Beyond the woods a broad tapis vert leads to a level space with a circular fountain sunk in turf. Partly surrounding this is an architectural composition of rusticated arcades, between which a château d’eau descends the hillside from a grotto surmounted by two mighty river-gods, and forming the central motive of a majestic double stairway of rusticated stonework. This leads up to the highest terrace, which is crowned by Vignola’s exquisite casino, surely the most beautiful garden-house in Italy. The motive of the arcades and stairway, though fine in itself, may be criticized as too massive and important to be in keeping with the delicate little building above; but once on the upper terrace, the lack of proportion is no longer seen and all the surroundings are harmonious. The composition is simple: around the casino, with its light arcades raised on a broad flight of steps, stretches a level box-garden with fountains, enclosed in a low wall surmounted by the famous Canephoræ seen in every picture of Caprarola—huge sylvan figures half emerging from their stone sheaths, some fierce or solemn, some full of rustic laughter. The audacity of placing that row of fantastic terminal divinities against reaches of illimitable air girdled in mountains gives an indescribable touch of poetry to the upper garden of Caprarola. There is a quality of inevitableness about it—one feels of it, as of certain great verse, that it could not have been otherwise, that, in Vasari’s happy phrase, it was born, not built.
Not more than twelve miles from Caprarola lies the other famous villa attributed to Vignola, and which one wishes he may indeed have built, if only to show how a great artist can vary his resources in adapting himself to a new theme. The Villa Lante, at Bagnaia, near Viterbo, appears to have been the work not of one cardinal, but of four. Raphael Riario, Cardinal Bishop of Viterbo, began it toward the end of the fifteenth century, and the work, carried on by his successors in the see, Cardinals Ridolfi and Gambara, was finally completed in 1588 by Cardinal Montalto, nephew of Sixtus V, who bought the estate from the bishops of Viterbo and bequeathed it to the Holy See. Percier and Fontaine believe that several architects collaborated in the work, but its unity of composition shows that the general scheme must have originated in one mind, and Herr Gurlitt thinks there is nothing to disprove that Vignola was its author.
THE CASINO, VILLA FARNESE, CAPRAROLA
Lante, like Caprarola, has been exhaustively sketched and photographed, but so perfect is it, so far does it surpass, in beauty, in preservation, and in the quality of garden-magic, all the other great pleasure-houses of Italy, that the student of garden-craft may always find fresh inspiration in its study. If Caprarola is “a garden to look out from,” Lante is one “to look into,” not in the sense that it is enclosed, for its terraces command a wide horizon; but the pleasant landscape surrounding it is merely accessory to the gardens, a last touch of loveliness where all is lovely.

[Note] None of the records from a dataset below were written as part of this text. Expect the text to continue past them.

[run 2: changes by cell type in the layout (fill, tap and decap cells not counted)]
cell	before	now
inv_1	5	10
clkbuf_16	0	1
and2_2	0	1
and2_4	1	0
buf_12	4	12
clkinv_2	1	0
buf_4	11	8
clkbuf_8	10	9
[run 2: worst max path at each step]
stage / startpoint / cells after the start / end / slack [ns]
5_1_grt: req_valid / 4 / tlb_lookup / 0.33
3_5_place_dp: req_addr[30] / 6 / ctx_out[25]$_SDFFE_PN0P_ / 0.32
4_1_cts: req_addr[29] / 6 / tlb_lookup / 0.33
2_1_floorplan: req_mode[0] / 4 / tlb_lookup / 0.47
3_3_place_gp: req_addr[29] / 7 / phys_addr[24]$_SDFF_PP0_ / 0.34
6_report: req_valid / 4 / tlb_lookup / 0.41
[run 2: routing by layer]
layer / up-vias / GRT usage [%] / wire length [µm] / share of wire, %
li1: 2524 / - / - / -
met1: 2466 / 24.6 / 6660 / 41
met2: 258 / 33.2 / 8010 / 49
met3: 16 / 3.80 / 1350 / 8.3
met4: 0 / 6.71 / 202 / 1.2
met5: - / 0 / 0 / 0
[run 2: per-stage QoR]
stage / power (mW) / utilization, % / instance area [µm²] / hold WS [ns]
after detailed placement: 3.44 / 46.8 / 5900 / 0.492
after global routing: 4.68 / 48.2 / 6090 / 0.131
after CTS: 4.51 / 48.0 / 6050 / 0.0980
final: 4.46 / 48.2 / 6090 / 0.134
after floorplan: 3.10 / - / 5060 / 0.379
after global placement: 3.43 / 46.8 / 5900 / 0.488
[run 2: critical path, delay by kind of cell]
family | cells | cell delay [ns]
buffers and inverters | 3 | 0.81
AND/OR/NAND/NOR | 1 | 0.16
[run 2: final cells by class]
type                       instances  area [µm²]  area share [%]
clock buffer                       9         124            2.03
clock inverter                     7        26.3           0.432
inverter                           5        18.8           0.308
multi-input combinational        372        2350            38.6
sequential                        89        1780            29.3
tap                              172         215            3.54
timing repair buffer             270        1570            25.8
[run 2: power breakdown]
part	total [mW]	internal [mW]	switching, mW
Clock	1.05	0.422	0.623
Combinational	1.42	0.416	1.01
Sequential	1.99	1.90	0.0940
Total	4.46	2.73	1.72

The designer of Lante understood this, and perceived that, the surroundings being unobtrusive, he might elaborate the foreground. The flower-garden occupies a level space in front of the twin pavilions; for instead of one villa there are two at Lante, absolutely identical, and connected by a rampe douce which ascends between them to an upper terrace. This peculiar arrangement is probably due to the fact that Cardinal Montalto, who built the second pavilion, found there was no other way of providing more house-room without disturbing the plan of the grounds. The design of the flower-garden is intricate and beautiful, and its box-bordered parterres surround one of the most famous and beautiful fountains in Italy. The abundance of water at Lante enabled the designer to produce a great variety of effects in what Germans call the “water-art,” and nowhere was his invention happier than in planning this central fountain. It stands in a square tank or basin, surrounded by a balustrade, and crossed by four little bridges which lead to a circular balustraded walk, enclosing an inner basin from the centre of which rises the fountain. Bridges also cross from the circular walk to the platform on which the fountain is built, so that one may stand under the arch of the water-jets, and look across the garden through a mist of spray.
Lante, doubly happy in its site, is as rich in shade as in water, and the second terrace, behind the pavilions, is planted with ancient plane-trees. Above this terrace rise three others, all wooded with plane and ilex, and down the centre, from the woods above, rushes the cascade which feeds the basin in the flower-garden. The terraces, with their balustrades and obelisks and double flights of steps, form a stately setting to this central château d’eau, through which the water gushes by mossy steps and channels to a splendid central composition of superimposed basins flanked by recumbent river-gods.
All the garden-architecture at Lante merits special study. The twin pavilions seem plain and insignificant after the brilliant elevations of the great Roman villas, but regarded as part of the garden-scheme, and not as dominating it, they fall into their proper place, and are seen to be good examples of the severe but pure style of the early cinque-cento. Specially interesting also is the treatment of the retaining-wall which faces the entrance to the grounds; and the great gates of the flower-gardens, and the fountains and garden-houses on the upper terraces, are all happy instances of Renaissance garden-art untouched by barocchismo.